> _YOUR GOAL_: Give the number of lines in the data that contain "netlist", and nothing more.

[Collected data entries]
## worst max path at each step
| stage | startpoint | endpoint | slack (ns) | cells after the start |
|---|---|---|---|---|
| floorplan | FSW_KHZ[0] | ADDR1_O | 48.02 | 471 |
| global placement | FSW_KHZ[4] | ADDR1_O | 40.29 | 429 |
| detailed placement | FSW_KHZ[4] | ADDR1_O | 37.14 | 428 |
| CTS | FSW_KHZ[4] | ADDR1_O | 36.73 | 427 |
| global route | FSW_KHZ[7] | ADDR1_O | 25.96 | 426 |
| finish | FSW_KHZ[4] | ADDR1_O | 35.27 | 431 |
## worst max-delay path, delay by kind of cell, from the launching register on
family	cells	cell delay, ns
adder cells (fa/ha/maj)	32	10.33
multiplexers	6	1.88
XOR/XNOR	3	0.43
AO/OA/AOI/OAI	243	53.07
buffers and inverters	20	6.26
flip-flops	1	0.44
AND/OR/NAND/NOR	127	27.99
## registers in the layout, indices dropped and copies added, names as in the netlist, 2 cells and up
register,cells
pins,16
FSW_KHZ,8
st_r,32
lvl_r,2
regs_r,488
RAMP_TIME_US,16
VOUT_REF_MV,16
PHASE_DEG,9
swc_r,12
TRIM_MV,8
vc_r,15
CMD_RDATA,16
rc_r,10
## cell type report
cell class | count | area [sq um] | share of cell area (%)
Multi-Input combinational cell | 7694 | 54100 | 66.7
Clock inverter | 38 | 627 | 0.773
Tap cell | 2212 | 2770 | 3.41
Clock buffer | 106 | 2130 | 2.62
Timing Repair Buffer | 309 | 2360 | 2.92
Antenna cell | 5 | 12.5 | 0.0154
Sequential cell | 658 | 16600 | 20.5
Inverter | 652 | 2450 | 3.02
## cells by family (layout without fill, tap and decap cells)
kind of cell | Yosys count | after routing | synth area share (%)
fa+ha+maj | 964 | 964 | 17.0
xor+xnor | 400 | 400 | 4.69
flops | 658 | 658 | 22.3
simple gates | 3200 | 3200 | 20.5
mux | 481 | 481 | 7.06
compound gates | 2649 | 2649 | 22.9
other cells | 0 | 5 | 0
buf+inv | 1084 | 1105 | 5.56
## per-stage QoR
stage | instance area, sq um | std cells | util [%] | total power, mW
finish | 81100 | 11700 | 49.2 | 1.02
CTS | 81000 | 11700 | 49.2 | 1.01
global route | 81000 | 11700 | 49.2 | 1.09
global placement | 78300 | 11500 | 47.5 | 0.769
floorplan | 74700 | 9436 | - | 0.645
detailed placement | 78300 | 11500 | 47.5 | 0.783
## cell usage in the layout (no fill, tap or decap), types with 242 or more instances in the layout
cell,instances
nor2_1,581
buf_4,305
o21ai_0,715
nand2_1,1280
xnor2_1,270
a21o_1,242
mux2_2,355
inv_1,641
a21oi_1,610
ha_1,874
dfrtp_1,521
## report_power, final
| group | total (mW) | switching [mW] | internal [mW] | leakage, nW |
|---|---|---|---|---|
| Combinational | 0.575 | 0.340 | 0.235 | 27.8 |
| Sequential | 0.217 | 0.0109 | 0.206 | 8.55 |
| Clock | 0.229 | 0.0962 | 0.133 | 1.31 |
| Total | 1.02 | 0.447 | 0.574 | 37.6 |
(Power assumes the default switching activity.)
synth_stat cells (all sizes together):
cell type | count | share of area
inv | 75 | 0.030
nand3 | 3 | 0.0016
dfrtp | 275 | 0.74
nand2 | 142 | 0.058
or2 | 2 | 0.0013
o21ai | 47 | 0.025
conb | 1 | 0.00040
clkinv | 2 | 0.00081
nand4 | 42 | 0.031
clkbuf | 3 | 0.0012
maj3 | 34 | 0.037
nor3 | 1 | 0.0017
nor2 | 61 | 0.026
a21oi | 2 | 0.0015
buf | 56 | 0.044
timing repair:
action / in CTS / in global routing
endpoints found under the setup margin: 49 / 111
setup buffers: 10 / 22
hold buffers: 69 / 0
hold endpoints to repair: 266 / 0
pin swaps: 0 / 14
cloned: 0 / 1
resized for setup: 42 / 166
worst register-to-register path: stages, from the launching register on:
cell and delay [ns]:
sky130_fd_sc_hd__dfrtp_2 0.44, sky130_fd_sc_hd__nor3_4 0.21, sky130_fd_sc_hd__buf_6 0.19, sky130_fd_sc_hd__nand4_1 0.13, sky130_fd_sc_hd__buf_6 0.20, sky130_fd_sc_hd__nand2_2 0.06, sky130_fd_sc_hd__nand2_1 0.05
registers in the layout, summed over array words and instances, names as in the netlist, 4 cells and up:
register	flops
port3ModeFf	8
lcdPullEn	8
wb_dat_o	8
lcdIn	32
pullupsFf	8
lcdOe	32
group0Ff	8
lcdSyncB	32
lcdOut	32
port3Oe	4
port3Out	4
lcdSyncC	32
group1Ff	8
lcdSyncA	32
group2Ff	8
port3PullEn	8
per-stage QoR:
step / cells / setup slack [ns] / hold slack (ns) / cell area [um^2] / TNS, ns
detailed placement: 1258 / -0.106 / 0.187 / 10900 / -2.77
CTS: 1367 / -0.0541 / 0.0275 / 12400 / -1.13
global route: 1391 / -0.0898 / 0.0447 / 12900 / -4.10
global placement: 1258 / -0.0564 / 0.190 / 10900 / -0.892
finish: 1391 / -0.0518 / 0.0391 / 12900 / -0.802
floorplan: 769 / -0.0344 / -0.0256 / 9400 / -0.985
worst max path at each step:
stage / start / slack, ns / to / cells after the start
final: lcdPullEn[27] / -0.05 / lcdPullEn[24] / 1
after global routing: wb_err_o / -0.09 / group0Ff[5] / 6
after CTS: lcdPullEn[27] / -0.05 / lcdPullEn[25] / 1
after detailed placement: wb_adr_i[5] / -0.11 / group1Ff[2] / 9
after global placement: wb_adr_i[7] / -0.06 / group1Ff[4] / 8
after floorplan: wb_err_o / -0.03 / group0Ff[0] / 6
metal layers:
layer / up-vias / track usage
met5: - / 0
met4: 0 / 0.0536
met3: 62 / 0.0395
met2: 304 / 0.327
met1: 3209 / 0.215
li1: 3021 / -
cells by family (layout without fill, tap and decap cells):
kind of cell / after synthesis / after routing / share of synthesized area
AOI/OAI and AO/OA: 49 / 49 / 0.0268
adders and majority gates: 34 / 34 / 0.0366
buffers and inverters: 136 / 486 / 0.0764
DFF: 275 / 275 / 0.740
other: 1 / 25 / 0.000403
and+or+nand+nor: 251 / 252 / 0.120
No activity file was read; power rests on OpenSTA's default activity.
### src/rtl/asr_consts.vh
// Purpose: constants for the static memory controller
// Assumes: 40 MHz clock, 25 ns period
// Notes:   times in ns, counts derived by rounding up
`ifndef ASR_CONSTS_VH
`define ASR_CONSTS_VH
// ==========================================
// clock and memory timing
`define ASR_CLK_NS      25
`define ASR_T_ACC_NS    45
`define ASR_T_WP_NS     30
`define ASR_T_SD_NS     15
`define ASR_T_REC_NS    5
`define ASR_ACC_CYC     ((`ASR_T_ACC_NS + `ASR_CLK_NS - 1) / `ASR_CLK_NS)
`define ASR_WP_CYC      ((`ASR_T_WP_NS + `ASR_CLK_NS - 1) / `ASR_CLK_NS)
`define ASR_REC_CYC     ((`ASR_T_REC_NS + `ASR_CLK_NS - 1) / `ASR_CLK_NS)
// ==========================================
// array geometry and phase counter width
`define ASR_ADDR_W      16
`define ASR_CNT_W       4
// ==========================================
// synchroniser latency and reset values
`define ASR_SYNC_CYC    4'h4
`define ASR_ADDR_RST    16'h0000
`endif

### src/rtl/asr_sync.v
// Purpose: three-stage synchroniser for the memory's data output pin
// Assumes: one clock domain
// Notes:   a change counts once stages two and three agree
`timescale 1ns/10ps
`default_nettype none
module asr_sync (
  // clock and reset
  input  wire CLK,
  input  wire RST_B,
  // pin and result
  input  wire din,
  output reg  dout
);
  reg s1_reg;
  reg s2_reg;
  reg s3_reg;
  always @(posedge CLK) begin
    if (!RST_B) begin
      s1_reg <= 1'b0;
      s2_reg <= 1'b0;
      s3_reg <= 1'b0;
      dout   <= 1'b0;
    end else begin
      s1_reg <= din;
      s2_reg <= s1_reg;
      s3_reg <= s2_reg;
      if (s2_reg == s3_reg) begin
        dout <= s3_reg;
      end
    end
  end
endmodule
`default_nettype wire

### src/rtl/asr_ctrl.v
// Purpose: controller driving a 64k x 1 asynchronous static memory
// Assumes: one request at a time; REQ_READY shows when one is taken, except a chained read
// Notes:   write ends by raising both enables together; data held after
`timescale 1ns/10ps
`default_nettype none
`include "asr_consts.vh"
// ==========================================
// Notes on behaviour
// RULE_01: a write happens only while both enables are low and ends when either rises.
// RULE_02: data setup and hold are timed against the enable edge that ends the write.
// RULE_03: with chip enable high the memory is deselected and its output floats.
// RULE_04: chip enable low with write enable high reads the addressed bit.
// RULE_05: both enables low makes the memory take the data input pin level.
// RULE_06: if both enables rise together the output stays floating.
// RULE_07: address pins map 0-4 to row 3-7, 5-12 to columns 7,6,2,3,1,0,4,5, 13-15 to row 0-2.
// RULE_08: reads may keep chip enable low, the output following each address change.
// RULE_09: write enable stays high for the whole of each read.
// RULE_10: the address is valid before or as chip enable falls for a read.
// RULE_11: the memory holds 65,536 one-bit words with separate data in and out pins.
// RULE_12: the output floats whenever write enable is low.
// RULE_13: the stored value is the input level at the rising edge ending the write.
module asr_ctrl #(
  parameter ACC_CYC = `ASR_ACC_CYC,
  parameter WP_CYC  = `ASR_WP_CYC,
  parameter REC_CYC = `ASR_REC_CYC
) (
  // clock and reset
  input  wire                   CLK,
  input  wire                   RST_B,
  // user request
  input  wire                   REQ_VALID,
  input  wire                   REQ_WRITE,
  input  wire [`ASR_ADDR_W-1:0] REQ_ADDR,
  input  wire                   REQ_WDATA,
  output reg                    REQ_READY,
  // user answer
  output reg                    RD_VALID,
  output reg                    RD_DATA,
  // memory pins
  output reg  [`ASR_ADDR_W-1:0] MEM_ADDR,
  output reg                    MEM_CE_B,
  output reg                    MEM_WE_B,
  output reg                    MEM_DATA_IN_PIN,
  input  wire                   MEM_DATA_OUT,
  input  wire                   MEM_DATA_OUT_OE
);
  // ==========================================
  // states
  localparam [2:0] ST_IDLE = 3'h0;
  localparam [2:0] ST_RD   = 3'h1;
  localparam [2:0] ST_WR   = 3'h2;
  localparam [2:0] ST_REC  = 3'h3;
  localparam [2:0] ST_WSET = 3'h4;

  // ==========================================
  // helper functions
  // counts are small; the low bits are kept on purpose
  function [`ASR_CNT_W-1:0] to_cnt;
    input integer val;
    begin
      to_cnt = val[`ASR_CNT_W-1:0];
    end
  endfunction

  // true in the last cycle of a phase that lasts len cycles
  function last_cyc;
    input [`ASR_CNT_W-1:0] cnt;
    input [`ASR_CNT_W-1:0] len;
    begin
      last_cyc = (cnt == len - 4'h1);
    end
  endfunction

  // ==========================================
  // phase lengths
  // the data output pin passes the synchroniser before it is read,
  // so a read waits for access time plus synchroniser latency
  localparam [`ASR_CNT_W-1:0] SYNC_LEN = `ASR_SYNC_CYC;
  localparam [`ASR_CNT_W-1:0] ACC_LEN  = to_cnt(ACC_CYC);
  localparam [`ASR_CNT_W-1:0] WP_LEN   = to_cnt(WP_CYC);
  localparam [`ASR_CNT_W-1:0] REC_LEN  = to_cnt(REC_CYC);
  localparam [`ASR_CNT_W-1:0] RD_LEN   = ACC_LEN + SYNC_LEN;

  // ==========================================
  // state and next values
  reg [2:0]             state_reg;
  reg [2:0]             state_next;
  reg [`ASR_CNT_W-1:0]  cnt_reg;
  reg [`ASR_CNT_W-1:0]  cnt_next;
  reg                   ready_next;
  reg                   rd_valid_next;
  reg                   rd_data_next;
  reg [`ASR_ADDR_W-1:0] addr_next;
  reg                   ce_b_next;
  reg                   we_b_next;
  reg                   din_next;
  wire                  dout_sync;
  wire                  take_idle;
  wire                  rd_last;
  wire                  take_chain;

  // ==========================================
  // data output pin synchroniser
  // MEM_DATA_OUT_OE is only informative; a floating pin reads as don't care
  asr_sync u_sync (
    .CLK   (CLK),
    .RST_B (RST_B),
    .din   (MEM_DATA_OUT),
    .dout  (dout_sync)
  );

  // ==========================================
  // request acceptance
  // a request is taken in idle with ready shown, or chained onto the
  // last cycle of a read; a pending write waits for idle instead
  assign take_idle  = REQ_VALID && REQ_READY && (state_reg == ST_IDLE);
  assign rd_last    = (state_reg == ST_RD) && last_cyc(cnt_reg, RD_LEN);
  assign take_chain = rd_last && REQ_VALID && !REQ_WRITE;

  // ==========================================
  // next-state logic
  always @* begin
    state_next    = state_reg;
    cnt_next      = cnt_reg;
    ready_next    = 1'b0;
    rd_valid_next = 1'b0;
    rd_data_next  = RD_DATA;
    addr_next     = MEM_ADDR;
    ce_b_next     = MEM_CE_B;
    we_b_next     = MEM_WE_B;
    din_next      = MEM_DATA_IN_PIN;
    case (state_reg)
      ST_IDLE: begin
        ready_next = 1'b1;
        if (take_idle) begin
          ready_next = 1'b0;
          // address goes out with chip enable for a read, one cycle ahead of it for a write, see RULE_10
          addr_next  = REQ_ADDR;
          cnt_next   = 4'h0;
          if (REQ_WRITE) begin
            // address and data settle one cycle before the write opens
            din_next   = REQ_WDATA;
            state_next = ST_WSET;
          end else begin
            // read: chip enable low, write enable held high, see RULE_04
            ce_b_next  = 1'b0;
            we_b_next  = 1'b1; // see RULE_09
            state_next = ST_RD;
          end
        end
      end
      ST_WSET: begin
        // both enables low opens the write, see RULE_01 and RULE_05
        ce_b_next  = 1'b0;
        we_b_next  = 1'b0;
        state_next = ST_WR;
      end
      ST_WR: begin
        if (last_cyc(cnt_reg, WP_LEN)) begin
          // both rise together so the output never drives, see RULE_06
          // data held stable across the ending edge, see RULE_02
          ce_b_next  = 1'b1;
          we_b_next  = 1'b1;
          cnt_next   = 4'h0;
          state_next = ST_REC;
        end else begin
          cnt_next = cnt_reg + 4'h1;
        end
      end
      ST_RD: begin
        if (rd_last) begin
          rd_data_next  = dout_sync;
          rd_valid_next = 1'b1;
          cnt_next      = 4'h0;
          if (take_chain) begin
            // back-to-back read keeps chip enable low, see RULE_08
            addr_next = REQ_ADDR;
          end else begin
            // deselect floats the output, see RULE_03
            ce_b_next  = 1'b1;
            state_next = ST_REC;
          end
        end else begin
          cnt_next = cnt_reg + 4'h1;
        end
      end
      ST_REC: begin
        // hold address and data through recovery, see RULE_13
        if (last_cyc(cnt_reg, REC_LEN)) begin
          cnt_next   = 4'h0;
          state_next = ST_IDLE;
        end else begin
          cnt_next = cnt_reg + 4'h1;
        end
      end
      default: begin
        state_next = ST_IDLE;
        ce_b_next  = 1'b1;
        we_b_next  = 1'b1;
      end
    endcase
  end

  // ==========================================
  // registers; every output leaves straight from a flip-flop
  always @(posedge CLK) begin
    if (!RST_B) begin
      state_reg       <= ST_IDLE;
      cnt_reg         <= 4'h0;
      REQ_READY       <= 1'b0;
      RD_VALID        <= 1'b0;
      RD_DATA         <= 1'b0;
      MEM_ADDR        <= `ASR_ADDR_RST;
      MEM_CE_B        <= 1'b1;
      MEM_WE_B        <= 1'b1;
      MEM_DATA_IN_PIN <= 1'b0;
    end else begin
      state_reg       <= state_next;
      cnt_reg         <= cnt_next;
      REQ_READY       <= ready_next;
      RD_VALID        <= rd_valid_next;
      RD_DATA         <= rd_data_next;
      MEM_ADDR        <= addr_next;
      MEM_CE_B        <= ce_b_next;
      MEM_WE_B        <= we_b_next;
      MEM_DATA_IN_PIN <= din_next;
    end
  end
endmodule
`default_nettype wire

> _ANSWER AREA_: 2